§ Directions
Copy verbatim the block of lines in the entries below whose first line contains "clkdlybuf4s50 | 0 | 57 |" and whose last line contains "## kinds of". Leave out all other lines.

[Material provided — start]

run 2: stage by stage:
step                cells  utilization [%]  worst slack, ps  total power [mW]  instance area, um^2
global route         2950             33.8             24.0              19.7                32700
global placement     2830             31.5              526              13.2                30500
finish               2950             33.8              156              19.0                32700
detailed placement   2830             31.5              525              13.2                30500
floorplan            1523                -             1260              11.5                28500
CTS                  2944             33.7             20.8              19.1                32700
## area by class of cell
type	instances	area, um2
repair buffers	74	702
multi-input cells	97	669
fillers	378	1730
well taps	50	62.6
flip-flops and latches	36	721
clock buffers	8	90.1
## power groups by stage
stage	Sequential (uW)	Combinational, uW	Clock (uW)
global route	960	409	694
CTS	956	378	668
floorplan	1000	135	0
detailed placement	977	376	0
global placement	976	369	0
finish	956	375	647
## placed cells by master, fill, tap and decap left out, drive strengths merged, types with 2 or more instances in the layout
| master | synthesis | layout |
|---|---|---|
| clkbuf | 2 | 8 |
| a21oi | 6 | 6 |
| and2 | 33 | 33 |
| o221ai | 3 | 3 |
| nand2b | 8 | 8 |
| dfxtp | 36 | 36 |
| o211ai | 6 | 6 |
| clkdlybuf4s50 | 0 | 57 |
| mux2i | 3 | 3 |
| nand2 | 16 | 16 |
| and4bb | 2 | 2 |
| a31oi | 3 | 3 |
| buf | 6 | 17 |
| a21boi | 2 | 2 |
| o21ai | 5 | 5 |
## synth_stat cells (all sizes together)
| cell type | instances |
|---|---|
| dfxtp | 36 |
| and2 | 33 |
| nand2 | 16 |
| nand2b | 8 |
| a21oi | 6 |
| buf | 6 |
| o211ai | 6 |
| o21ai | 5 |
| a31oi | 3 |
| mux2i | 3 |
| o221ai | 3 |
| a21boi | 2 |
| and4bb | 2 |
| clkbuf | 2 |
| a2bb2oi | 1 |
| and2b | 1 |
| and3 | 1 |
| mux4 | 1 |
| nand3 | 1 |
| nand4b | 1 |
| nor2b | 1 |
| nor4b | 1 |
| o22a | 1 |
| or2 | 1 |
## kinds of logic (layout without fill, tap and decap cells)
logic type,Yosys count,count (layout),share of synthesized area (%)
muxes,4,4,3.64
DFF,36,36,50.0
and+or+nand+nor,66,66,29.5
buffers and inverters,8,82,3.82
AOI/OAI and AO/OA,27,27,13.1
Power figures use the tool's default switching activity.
--- src/rtl/lp_sdram_pwr_seq.sv ---
`timescale 1ns/1ps
module lp_sdram_pwr_seq #(
  parameter int T_RC   = 7,
  parameter int T_RP   = 3,
  parameter int T_MRD  = 2,
  parameter int T_REF  = 15600,
  parameter int ADDR_W = 12,
  parameter int OWED_W = 3
) (
  input  logic              clk,
  input  logic              rst_n,
  input  logic              refresh_tick,
  input  logic              sleep_req,
  input  logic              idle_req,
  input  logic              deep_req,
  input  logic              access_req,
  input  logic              banks_open,
  input  logic [1:0]        temp_range,
  input  logic [2:0]        pasr_sel,
  output logic              cs_n,
  output logic              ras_n,
  output logic              cas_n,
  output logic              we_n,
  output logic              cke,
  output logic [ADDR_W-1:0] addr,
  output logic [1:0]        ba,
  output logic              ready,
  output logic              data_lost
);
  localparam int WMAX   = (T_RC > T_RP) ? ((T_RC > T_MRD) ? T_RC : T_MRD)
                                        : ((T_RP > T_MRD) ? T_RP : T_MRD);
  localparam int WAIT_W = $clog2(WMAX + 1);
  localparam int PD_W   = $clog2(T_REF + 1);

  typedef enum logic [2:0] {S_IDLE, S_GO, S_SRE, S_SR, S_PD, S_DPD} state_t;
  typedef enum logic [2:0] {G_NONE, G_REF, G_DPD, G_SREF, G_PD} goal_t;

  state_t            state;
  goal_t             goal_q, goal_pick, goal_run;
  logic [WAIT_W-1:0] wait_cnt;
  logic [PD_W-1:0]   pd_cnt;
  logic [OWED_W-1:0] owed;

  always_comb begin
    if (owed != '0)      goal_pick = G_REF;
    else if (access_req) goal_pick = G_NONE;
    else if (deep_req)   goal_pick = G_DPD;
    else if (sleep_req)  goal_pick = G_SREF;
    else if (idle_req)   goal_pick = G_PD;
    else                 goal_pick = G_NONE;
  end

  logic wait_done, idle_fire, start_pre, run_goal, ar_now;
  logic pd_deadline, pd_exit, sr_exit, dpd_exit, owed_clr, owed_inc;

  assign wait_done   = (wait_cnt == '0);
  assign idle_fire   = (state == S_IDLE) && wait_done && (goal_pick != G_NONE);
  assign start_pre   = idle_fire && banks_open;
  assign run_goal    = (idle_fire && !banks_open) || ((state == S_GO) && wait_done);
  assign goal_run    = (state == S_GO) ? goal_q : goal_pick;
  assign ar_now      = run_goal && (goal_run == G_REF);
  assign pd_deadline = (pd_cnt == PD_W'(T_REF - 1));
  assign pd_exit     = access_req || !idle_req || refresh_tick || (owed != '0) || pd_deadline;
  assign sr_exit     = access_req || !sleep_req;
  assign dpd_exit    = access_req || !deep_req;
  assign owed_clr    = (state == S_SR) || (state == S_DPD) || ((state == S_SRE) && wait_done)
                     || (run_goal && (goal_run == G_DPD));
  assign owed_inc    = (refresh_tick || ((state == S_PD) && pd_deadline)) && (owed != '1);
  assign ready       = (state == S_IDLE) && wait_done && cke;

  always_ff @(posedge clk) begin
    if (!rst_n)        owed <= '0;
    else if (owed_clr) owed <= '0;
    else               owed <= owed + OWED_W'(owed_inc) - OWED_W'(ar_now);
  end

  always_ff @(posedge clk) begin
    if (!rst_n) begin
      state     <= S_IDLE;
      goal_q    <= G_NONE;
      wait_cnt  <= '0;
      pd_cnt    <= '0;
      cs_n      <= 1'b0;
      ras_n     <= 1'b1;
      cas_n     <= 1'b1;
      we_n      <= 1'b1;
      cke       <= 1'b1;
      addr      <= '0;
      ba        <= '0;
      data_lost <= 1'b0;
    end else begin
      cs_n  <= 1'b0;
      ras_n <= 1'b1;
      cas_n <= 1'b1;
      we_n  <= 1'b1;
      addr  <= '0;
      ba    <= '0;
      if (!wait_done) wait_cnt <= wait_cnt - 1'b1;
      case (state)
        S_IDLE: if (start_pre) begin
          ras_n    <= 1'b0;
          we_n     <= 1'b0;
          addr     <= ADDR_W'(1) << 10;
          wait_cnt <= WAIT_W'(T_RP - 1);
          goal_q   <= goal_pick;
          state    <= S_GO;
        end
        S_SRE: if (wait_done) begin
          ras_n <= 1'b0;
          cas_n <= 1'b0;
          cke   <= 1'b0;
          state <= S_SR;
        end
        S_SR: if (sr_exit) begin
          cke      <= 1'b1;
          wait_cnt <= WAIT_W'(T_RC - 1);
          state    <= S_IDLE;
        end
        S_PD: begin
          pd_cnt <= pd_cnt + 1'b1;
          if (pd_exit) begin
            cke   <= 1'b1;
            state <= S_IDLE;
          end
        end
        S_DPD: if (dpd_exit) begin
          cke   <= 1'b1;
          state <= S_IDLE;
        end
        default: ;
      endcase
      if (run_goal) begin
        state <= S_IDLE;
        case (goal_run)
          G_REF: begin
            ras_n    <= 1'b0;
            cas_n    <= 1'b0;
            wait_cnt <= WAIT_W'(T_RC - 1);
          end
          G_SREF: begin
            ras_n    <= 1'b0;
            cas_n    <= 1'b0;
            we_n     <= 1'b0;
            ba       <= 2'b10;
            addr     <= ADDR_W'({temp_range, pasr_sel});
            wait_cnt <= WAIT_W'(T_MRD - 1);
            state    <= S_SRE;
          end
          G_PD: begin
            cke    <= 1'b0;
            pd_cnt <= '0;
            state  <= S_PD;
          end
          G_DPD: begin
            we_n      <= 1'b0;
            cke       <= 1'b0;
            data_lost <= 1'b1;
            state     <= S_DPD;
          end
          default: ;
        endcase
      end
    end
  end

  AST_QUIET_WHILE_WAIT: assert property (@(posedge clk) disable iff (!rst_n) (wait_cnt != '0) |=> ({ras_n, cas_n, we_n} == 3'b111));
  AST_LOW_CKE_QUIET: assert property (@(posedge clk) disable iff (!rst_n) (!cke && $past(!cke)) |-> ({ras_n, cas_n, we_n} == 3'b111));
  AST_PD_WITHIN_LIMIT: assert property (@(posedge clk) disable iff (!rst_n) (state == S_PD) |-> (pd_cnt < PD_W'(T_REF)));
  AST_LOST_STICKY: assert property (@(posedge clk) disable iff (!rst_n) data_lost |=> data_lost);
  AST_READY_AWAKE: assert property (@(posedge clk) disable iff (!rst_n) ready |-> cke);
endmodule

[Material provided — finish]

§ Solved problem
| clkdlybuf4s50 | 0 | 57 |
| mux2i | 3 | 3 |
| nand2 | 16 | 16 |
| and4bb | 2 | 2 |
| a31oi | 3 | 3 |
| buf | 6 | 17 |
| a21boi | 2 | 2 |
| o21ai | 5 | 5 |
## synth_stat cells (all sizes together)
| cell type | instances |
|---|---|
| dfxtp | 36 |
| and2 | 33 |
| nand2 | 16 |
| nand2b | 8 |
| a21oi | 6 |
| buf | 6 |
| o211ai | 6 |
| o21ai | 5 |
| a31oi | 3 |
| mux2i | 3 |
| o221ai | 3 |
| a21boi | 2 |
| and4bb | 2 |
| clkbuf | 2 |
| a2bb2oi | 1 |
| and2b | 1 |
| and3 | 1 |
| mux4 | 1 |
| nand3 | 1 |
| nand4b | 1 |
| nor2b | 1 |
| nor4b | 1 |
| o22a | 1 |
| or2 | 1 |
## kinds of logic (layout without fill, tap and decap cells)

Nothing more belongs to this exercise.